[[ DATA SUPPLIED open ]]
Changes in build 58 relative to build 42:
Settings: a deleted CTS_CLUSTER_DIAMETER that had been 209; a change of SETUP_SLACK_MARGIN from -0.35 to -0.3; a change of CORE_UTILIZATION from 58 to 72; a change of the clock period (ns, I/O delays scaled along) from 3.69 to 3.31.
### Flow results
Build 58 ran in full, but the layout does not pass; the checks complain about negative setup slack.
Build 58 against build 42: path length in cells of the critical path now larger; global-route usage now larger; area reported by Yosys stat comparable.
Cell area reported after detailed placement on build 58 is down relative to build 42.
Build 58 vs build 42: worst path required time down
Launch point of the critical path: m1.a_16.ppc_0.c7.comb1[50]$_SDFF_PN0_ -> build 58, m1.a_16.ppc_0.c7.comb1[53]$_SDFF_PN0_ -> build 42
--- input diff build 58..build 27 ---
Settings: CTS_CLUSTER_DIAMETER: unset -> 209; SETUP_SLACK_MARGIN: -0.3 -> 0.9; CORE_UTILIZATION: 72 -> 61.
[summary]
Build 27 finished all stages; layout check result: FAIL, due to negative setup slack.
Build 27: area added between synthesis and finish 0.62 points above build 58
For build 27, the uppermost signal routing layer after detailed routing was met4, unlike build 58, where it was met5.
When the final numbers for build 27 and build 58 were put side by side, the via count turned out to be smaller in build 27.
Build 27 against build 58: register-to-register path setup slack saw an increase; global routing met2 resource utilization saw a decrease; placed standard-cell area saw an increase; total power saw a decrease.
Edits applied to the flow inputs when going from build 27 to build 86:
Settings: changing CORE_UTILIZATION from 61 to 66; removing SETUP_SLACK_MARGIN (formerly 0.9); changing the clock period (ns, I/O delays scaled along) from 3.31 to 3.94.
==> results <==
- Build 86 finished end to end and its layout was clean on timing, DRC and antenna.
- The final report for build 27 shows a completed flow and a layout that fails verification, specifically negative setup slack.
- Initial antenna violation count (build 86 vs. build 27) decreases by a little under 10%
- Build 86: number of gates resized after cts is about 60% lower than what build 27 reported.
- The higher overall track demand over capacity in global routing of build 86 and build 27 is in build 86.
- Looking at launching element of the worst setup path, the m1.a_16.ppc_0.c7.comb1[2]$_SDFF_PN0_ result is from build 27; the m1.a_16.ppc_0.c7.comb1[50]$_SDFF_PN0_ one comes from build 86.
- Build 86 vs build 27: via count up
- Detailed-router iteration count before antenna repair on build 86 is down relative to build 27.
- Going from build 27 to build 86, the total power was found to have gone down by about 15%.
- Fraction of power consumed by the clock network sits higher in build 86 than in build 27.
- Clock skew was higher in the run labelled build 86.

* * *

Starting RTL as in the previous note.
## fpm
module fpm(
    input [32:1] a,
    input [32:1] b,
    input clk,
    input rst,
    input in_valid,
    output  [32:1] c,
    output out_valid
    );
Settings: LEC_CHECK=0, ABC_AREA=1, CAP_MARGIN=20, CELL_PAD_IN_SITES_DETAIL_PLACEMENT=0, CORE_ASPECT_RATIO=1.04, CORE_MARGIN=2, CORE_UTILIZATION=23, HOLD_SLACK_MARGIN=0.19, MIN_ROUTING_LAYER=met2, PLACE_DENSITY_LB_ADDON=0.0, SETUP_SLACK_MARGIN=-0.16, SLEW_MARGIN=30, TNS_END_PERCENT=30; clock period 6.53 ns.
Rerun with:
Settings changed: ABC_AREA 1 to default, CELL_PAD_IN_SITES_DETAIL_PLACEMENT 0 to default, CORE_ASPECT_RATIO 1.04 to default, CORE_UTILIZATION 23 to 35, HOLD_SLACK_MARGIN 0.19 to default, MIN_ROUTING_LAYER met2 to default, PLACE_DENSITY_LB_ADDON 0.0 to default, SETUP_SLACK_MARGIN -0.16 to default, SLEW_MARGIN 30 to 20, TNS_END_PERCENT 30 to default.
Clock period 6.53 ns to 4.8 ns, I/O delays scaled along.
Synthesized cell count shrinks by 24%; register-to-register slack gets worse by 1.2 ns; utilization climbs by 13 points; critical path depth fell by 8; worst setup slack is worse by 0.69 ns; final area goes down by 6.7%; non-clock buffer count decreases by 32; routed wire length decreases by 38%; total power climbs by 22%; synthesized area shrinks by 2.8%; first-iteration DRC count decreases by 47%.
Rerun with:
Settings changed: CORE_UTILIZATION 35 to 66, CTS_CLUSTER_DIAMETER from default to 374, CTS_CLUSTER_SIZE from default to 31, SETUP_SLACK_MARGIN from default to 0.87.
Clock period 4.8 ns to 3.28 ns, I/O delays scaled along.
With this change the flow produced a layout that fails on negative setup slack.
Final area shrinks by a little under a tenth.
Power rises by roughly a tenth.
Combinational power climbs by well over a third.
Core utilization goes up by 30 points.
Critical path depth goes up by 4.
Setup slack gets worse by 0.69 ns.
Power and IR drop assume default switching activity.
[[ DATA SUPPLIED closed ]]
[[ DATA SUPPLIED open ]]
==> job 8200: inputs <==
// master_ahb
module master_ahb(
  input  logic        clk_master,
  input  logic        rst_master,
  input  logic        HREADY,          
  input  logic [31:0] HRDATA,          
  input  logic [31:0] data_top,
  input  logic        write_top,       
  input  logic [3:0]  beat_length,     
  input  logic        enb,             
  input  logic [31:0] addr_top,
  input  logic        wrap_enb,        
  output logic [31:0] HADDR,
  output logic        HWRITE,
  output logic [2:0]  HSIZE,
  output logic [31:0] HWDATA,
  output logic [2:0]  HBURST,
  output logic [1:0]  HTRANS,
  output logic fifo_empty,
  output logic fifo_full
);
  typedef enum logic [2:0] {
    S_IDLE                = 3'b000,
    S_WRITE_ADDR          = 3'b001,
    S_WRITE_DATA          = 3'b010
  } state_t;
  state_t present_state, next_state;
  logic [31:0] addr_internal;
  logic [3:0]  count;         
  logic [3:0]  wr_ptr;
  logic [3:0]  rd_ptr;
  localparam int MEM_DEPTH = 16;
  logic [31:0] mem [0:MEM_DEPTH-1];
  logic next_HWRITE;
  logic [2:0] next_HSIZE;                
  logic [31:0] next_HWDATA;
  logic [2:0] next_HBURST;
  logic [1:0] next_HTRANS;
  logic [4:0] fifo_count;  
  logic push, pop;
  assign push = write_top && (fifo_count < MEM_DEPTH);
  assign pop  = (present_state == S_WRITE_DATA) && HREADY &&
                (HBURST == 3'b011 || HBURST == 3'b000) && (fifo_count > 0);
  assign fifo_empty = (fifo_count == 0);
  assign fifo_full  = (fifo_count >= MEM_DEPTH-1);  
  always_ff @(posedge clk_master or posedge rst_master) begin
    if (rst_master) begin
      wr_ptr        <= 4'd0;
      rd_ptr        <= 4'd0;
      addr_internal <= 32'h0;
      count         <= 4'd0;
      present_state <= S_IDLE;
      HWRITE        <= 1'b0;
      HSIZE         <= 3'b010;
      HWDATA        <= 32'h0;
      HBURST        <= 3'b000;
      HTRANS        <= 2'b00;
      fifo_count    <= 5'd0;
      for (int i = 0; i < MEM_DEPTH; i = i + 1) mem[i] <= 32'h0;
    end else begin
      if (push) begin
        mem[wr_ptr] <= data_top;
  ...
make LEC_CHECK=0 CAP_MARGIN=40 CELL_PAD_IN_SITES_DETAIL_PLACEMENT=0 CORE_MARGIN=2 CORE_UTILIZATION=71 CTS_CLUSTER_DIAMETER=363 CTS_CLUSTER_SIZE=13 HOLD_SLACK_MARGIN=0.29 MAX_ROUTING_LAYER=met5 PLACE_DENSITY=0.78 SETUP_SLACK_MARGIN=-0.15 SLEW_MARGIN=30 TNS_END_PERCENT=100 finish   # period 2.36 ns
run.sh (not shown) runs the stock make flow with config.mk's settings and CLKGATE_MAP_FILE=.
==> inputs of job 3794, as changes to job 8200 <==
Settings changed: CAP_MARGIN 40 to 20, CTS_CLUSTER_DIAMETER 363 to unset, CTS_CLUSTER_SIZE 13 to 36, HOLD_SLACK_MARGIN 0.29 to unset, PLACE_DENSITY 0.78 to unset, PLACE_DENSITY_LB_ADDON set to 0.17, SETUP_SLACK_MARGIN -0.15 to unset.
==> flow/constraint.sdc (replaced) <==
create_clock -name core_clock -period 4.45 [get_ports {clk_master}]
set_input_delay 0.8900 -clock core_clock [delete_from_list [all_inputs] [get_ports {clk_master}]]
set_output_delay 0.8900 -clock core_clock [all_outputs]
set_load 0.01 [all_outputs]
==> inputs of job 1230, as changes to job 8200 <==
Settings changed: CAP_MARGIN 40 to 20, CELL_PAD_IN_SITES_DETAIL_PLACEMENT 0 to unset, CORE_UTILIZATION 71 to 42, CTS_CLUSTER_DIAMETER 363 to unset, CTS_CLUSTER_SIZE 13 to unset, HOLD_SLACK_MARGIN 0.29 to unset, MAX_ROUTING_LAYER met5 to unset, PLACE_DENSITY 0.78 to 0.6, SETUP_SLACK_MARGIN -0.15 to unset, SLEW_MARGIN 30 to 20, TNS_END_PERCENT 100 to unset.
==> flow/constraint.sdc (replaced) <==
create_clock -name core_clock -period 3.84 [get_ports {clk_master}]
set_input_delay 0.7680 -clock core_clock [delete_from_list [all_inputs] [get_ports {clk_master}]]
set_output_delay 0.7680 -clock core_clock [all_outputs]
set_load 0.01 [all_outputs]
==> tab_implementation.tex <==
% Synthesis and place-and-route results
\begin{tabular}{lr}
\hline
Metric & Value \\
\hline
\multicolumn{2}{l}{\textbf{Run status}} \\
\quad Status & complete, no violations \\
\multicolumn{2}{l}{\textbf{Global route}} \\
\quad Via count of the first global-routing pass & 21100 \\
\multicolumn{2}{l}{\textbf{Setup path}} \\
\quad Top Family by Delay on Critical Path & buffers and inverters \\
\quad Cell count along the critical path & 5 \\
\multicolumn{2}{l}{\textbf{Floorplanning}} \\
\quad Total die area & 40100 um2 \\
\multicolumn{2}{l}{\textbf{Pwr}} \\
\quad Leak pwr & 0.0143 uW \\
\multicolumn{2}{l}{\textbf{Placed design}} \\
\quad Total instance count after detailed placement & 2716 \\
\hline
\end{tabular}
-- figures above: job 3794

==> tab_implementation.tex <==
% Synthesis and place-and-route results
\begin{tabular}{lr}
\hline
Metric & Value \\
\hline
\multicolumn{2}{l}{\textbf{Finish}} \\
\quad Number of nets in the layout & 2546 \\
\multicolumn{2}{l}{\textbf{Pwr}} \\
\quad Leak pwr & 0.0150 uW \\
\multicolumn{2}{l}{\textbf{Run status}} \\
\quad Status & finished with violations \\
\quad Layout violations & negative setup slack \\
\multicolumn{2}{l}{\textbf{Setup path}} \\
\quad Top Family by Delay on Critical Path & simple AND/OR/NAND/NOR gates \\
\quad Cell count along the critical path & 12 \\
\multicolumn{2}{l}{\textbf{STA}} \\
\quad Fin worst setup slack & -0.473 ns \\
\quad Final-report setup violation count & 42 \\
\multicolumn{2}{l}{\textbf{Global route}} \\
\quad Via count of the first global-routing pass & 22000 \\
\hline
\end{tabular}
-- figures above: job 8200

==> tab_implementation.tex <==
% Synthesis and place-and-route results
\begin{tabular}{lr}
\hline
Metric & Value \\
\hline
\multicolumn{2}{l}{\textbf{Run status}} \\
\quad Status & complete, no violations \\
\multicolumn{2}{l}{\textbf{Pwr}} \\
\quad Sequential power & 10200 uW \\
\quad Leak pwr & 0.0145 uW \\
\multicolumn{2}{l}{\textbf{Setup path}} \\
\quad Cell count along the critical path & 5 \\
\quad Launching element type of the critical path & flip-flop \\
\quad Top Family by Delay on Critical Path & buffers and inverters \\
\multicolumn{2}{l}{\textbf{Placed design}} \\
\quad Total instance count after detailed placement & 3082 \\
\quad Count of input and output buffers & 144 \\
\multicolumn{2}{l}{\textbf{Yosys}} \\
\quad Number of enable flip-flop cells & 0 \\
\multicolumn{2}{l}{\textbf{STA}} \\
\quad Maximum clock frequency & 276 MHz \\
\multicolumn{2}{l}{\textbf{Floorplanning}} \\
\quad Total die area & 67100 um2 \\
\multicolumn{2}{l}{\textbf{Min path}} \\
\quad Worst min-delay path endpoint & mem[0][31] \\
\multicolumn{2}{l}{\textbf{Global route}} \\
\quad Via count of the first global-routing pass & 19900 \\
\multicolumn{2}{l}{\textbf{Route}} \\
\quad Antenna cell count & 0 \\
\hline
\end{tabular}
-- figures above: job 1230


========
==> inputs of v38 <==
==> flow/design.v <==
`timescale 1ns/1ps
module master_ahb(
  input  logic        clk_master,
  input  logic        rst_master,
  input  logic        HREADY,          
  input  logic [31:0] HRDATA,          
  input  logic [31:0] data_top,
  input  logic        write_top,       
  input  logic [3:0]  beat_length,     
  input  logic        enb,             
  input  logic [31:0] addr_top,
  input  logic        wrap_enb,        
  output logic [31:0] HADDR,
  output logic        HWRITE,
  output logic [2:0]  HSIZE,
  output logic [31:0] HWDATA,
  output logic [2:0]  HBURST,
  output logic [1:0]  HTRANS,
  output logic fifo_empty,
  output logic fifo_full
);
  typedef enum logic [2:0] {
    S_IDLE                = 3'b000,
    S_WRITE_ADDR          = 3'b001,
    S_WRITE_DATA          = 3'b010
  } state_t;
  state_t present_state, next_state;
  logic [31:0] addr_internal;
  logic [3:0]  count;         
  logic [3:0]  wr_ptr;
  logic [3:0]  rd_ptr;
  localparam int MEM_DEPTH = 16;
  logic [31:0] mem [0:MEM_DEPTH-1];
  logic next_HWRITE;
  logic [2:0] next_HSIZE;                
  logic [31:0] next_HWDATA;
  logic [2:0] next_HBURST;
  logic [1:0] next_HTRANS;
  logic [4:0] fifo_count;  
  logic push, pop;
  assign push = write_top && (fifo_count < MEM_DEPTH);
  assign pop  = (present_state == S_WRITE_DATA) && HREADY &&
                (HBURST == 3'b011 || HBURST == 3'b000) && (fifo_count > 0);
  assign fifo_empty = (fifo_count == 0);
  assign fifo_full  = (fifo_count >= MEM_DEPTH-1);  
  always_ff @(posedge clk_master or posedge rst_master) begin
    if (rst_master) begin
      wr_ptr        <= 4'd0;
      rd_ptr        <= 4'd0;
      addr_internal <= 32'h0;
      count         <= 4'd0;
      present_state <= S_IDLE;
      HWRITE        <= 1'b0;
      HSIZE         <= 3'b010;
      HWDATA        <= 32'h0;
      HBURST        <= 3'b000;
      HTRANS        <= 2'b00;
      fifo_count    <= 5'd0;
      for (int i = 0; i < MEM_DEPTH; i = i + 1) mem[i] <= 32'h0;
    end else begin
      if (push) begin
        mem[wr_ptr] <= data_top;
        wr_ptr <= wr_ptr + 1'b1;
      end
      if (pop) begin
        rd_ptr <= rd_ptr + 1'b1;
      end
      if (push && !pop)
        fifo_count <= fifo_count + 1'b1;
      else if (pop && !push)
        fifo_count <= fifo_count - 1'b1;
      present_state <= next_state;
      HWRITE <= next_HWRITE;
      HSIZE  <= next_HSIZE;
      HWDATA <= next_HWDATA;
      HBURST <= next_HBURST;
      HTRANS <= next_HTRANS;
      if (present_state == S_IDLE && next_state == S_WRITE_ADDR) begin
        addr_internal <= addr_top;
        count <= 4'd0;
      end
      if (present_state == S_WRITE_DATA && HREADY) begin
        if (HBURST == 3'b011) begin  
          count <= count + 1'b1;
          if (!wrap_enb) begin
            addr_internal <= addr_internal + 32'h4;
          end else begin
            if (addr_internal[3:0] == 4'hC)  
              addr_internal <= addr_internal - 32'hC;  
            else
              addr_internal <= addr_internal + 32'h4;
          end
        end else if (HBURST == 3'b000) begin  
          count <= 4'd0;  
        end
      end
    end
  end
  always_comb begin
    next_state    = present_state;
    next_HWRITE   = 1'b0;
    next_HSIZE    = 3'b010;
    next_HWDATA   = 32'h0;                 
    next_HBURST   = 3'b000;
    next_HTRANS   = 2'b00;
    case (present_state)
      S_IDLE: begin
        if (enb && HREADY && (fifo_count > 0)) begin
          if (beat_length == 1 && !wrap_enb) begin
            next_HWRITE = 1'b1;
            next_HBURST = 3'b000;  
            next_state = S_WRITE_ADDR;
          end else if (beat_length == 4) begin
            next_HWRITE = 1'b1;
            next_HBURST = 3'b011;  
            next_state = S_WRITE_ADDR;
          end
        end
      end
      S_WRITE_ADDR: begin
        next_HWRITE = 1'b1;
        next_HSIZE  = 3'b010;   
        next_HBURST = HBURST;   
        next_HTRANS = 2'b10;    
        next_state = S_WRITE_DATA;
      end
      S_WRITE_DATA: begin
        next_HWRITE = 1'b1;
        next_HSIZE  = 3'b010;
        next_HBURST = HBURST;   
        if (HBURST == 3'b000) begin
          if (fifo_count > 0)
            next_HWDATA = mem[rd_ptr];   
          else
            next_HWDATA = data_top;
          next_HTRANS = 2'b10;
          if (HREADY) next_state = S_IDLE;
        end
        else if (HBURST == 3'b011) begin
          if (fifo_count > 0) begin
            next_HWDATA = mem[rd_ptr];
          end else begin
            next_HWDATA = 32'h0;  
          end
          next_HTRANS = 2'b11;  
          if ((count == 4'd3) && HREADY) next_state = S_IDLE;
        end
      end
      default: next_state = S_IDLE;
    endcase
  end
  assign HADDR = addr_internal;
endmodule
[[ DATA SUPPLIED closed ]]
TASK DIRECTIONS:
Of the entries listed above, reproduce only the lines starting at the line containing "- Build 86 finished" and ending at the line containing "- The final". Include both, exactly as they stand.

SOLUTION BELOW:
- Build 86 finished end to end and its layout was clean on timing, DRC and antenna.
- The final report for build 27 shows a completed flow and a layout that fails verification, specifically negative setup slack.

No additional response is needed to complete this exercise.